The HRW interviewed about 130 such children working under extremely hot weather conditions in various farms across the country, and found them exposed to severe dangers. Their hands had turned black with sticky residue as a result of cultivating and harvesting tobacco leaves.

Ayu – as the HRW report names her - is a 13-year-old girl from a village near the mountains of west Java who is among the thousands of children working in tobacco fields.

"Since I was a kid, I've been going to the fields," she said. "My parents plant tobacco. Mostly I help my parents and sometimes my neighbours," Ayu told the group.

"I was throwing up when I was so tired from harvesting and carrying the [harvested tobacco] leaf. My stomach is like, I can't explain, it's stinky in my mouth. I threw up so many times... My dad carried me home. It happened when we were harvesting.

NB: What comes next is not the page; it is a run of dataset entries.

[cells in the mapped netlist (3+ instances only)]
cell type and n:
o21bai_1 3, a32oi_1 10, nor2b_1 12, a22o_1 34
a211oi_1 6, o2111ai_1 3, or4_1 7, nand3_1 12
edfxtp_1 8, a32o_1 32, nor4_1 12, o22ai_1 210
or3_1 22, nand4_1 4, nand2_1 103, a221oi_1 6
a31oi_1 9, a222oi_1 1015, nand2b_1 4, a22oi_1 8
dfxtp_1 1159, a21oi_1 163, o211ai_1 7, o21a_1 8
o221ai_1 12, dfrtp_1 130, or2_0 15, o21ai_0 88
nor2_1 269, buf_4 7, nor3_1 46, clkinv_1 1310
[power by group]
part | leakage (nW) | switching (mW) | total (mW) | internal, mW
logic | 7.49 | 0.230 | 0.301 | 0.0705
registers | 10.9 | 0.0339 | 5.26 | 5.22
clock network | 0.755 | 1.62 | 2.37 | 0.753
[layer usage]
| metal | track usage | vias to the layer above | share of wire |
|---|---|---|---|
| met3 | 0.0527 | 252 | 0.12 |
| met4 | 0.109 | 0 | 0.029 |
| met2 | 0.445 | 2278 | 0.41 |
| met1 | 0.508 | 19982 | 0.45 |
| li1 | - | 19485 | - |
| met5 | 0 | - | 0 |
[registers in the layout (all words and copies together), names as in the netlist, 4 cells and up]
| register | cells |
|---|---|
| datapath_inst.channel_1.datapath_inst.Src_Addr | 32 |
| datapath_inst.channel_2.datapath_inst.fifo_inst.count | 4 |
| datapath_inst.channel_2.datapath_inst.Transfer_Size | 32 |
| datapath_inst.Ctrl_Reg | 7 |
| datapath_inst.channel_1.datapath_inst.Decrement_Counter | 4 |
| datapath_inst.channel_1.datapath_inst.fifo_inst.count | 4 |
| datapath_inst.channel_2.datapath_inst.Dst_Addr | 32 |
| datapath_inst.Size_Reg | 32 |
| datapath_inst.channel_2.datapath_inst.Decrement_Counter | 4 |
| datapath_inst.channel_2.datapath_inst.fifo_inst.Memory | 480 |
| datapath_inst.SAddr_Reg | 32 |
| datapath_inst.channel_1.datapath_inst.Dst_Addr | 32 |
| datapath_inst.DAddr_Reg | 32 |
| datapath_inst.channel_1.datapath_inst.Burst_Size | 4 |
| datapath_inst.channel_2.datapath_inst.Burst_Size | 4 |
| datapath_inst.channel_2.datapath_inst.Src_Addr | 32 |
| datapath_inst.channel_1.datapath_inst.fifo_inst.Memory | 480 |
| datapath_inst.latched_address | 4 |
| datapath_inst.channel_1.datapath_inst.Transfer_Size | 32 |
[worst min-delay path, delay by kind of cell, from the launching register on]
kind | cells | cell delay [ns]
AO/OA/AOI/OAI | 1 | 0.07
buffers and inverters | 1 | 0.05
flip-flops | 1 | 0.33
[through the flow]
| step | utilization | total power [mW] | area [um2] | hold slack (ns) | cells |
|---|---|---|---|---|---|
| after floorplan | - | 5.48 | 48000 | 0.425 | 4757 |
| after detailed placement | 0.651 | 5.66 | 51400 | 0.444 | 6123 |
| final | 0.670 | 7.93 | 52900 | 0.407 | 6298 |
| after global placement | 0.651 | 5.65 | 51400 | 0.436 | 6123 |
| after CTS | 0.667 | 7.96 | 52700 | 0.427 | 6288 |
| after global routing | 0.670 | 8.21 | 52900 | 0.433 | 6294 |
This design comes from an exercise in tuning for small area on the open sky130 flow, not from production work.
The RTL was checked by simulation tests, not by an equivalence proof against the original design.
No activity file was given, so power comes from the tool's default toggle rates.

== oak ==
==> flow/design.v (excerpt) <==
module tenthirty(
    input clk,
    input rst_n,  
    input btn_m,  
    input btn_r,  
    output reg [7:0] seg7_sel,
    output reg [7:0] seg7,    
    output reg [7:0] seg7_l,  
    output reg [2:0] led  
);
==> flow/config.mk <==
export PLATFORM = sky130hd
export DESIGN_NAME = tenthirty
export DESIGN_NICKNAME = tenthirty
export VERILOG_FILES = /design/flow/design.v
export SDC_FILE = /design/flow/constraint.sdc
export NUM_CORES = 4
export LEC_CHECK = 0
export ABC_AREA = 1
export CAP_MARGIN = 0
export CORE_MARGIN = 2
export CORE_UTILIZATION = 65
export CTS_BUF_LIST = sky130_fd_sc_hd__clkbuf_8
export SLEW_MARGIN = 0
==> flow/constraint.sdc <==
create_clock -name core_clock -period 10.0 [get_ports {clk}]
set_input_delay 2.0000 -clock core_clock [delete_from_list [all_inputs] [get_ports {clk}]]
set_output_delay 2.0000 -clock core_clock [all_outputs]
set_load 0.01 [all_outputs]
standard.sh (not shown) runs the stock make flow with config.mk's settings and CLKGATE_MAP_FILE= SYNTH_SCRIPT=/design/flow/synth_recipe.tcl, a recipe that flattens the netlist after the stock synthesis.
==> flow/flow/run.sh <==
#!/bin/bash
# Own layout flow: the standard layout, with
#  - synthesis through flow/synth.tcl (the standard flow's synthesis script with an area
#    oriented ABC script, flow/abc.script, and no adder extraction), and
#  - sky130_fd_sc_hd__buf_1 as the port buffers.
set -euo pipefail
W=$(pwd)
export OWN_ABC_SCRIPT=$W/flow/abc.script
bash standard.sh synth "SYNTH_SCRIPT=$W/flow/synth.tcl" > $W/own_synth.log 2>&1
bash standard.sh finish "BUFFER_PORTS_ARGS=-buffer_cell sky130_fd_sc_hd__buf_1" > $W/own_layout.log 2>&1
==> flow/flow/abc.script <==
strash
&get -n
&deepsyn -T 60
&put
dch -f
amap
topo
==> flow/flow/synth.tcl <==
# The standard flow's synthesis script (synth_recipe.tcl), with the combinational logic
# mapped for area by flow/abc.script and without ORFS's adder extraction.
proc synth {args} { yosys synth -nofsm -noshare {*}$args }
proc abc {args} {
  set i [lsearch -exact $args -script]
  if {$i >= 0} { lset args [expr {$i + 1}] $::env(OWN_ABC_SCRIPT) }
  yosys abc {*}$args
}
set ::env(ADDER_MAP_FILE) ""
source $::env(SCRIPTS_DIR)/synth.tcl
# left out here: clear keep_hierarchy, flatten, clean up, hide names made inside functions, write 1_2_yosys.v
oak completed; timing, DRC and antenna clean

It was so hot, and I was so tired... The smell is not good when we're harvesting. I'm always throwing up every time I'm harvesting."

- Ayu told the Human Rights Watch

One among five siblings, Ayu is in her first year of junior high school, and mostly helps on the farm outside of school hours. But she has also confessed that she had to miss school sometimes to work in the farm with her parents during harvest season.

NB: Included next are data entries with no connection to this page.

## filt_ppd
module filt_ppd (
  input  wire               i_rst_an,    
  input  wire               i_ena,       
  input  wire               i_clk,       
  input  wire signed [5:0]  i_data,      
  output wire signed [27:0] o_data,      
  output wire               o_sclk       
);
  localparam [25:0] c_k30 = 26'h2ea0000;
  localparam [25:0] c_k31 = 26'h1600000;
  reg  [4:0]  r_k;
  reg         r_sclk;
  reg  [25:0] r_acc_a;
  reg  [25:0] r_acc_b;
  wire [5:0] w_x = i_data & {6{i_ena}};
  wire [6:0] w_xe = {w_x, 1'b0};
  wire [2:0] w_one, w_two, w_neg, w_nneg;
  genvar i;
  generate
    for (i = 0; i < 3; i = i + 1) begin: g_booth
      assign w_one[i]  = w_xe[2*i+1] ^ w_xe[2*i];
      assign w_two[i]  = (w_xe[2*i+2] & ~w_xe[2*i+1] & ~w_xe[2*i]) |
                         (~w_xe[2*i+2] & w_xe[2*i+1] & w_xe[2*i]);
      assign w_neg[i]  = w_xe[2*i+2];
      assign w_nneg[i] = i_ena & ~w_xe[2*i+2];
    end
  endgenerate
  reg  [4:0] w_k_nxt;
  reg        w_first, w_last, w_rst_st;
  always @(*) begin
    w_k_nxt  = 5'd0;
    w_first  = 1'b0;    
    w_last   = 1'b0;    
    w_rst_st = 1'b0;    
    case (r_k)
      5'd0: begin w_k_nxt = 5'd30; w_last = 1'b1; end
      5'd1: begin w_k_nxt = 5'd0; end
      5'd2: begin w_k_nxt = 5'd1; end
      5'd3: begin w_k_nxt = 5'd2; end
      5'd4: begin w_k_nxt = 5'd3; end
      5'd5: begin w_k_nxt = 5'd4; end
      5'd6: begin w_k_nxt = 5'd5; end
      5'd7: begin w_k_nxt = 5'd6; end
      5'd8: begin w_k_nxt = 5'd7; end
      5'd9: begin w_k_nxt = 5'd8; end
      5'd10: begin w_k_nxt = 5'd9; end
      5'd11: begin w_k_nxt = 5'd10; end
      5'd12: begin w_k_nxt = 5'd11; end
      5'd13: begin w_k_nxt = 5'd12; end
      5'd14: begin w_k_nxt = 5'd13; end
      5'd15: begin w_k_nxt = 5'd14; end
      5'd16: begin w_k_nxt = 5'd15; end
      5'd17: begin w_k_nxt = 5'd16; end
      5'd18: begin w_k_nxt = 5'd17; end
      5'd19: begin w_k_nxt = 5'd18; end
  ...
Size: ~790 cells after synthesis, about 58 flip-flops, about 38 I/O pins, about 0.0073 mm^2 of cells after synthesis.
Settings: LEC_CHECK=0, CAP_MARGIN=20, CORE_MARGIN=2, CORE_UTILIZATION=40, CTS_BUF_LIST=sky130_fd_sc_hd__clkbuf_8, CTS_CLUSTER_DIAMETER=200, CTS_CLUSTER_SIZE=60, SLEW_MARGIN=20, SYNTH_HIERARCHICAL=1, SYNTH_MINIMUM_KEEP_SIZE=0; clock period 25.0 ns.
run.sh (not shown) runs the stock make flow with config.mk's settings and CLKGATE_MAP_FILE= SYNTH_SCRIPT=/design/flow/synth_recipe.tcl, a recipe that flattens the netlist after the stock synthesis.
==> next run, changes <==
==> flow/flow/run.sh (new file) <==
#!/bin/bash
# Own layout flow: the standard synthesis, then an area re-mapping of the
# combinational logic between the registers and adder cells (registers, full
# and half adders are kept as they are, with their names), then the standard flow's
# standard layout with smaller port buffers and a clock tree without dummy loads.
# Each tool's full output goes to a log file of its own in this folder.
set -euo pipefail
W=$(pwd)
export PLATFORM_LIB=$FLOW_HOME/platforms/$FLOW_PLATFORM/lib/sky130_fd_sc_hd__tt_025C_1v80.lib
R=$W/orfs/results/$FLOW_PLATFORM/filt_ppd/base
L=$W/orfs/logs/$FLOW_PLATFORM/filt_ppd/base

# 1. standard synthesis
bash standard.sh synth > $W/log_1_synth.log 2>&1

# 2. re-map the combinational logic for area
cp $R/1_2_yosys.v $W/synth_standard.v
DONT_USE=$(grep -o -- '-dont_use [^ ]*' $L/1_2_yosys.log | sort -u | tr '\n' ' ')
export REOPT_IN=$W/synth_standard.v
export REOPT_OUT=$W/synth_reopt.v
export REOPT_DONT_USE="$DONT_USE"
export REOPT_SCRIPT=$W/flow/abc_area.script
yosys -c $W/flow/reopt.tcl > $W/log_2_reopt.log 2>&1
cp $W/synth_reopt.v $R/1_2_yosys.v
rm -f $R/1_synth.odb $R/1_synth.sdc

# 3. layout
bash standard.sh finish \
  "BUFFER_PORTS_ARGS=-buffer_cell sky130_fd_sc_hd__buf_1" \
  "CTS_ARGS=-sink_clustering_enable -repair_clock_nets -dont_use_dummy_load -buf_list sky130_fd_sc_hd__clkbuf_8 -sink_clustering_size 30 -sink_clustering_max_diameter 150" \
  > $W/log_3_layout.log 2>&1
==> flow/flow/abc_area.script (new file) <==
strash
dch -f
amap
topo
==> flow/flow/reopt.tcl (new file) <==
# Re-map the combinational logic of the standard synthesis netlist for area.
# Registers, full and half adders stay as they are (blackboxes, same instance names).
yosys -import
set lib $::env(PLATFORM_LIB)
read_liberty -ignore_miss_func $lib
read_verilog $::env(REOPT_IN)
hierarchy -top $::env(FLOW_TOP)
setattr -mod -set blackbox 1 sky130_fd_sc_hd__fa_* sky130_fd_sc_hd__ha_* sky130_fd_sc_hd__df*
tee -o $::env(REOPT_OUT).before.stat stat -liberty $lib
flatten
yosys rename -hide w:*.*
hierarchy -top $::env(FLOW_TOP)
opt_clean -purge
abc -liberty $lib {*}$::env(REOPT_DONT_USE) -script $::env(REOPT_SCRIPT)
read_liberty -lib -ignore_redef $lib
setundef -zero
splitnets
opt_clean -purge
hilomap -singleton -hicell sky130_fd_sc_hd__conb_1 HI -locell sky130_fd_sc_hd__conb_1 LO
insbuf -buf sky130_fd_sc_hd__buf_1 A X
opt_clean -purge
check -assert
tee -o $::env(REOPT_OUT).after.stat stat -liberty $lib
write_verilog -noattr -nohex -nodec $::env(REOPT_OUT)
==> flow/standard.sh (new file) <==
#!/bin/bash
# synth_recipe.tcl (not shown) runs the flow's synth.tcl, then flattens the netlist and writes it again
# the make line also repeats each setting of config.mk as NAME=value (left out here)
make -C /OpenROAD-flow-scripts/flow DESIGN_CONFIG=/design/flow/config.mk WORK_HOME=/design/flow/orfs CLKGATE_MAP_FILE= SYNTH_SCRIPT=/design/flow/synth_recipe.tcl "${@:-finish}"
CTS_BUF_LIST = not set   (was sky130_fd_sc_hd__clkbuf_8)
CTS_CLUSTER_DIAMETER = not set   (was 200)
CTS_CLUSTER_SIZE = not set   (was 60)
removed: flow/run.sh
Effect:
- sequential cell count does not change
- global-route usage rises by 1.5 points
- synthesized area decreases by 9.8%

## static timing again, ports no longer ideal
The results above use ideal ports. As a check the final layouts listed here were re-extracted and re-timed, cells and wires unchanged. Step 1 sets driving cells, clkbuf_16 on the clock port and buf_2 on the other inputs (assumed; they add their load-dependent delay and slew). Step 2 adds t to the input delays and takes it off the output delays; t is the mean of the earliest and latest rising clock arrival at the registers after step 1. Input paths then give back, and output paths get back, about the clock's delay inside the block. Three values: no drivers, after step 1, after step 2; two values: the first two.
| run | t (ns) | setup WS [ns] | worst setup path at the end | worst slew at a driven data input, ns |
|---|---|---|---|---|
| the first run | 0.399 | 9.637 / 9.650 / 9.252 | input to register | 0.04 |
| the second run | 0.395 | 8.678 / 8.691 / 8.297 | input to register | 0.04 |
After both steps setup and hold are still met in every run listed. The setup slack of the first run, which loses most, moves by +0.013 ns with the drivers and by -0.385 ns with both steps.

She had complained of vomiting every year while harvesting tobacco and has consistent symptoms of nausea as a result of an occupational illness that is specific to tobacco farming.

Ayu also helps her father mix the toxic pesticides that he applies to the tobacco. "...The smell is so strong. It makes my stomach sick."

Although some parents and children, who the group had interviewed, were either trained on safety measures or at least knew the health risks of their work, the study has concluded that inadequate regulations and poor enforcement of the law, particularly in the small-scale farming sector, are leaving children at greater risk.

The report said that many big companies do not have proper procedures in place to ensure that the tobacco they purchase do not involve child labour. "As a result, these companies risk contributing to the use of, and benefiting from, hazardous child labour," the group said.

Philip Morris has welcomed the report, and its sustainability officer Miguel Coleta has said the cooperation of stakeholders is required, including that of the Indonesian government to bring changes to the situation of workers in tobacco farms, Reuters reported.

"We are talking about a massive market, millions of people. It's not something easy to reform overnight," Coleta added.

The HRW group has called for the Indonesian government to update its list of hazardous occupations for children and to explicitly prohibit any work that involves direct contact with tobacco in any form.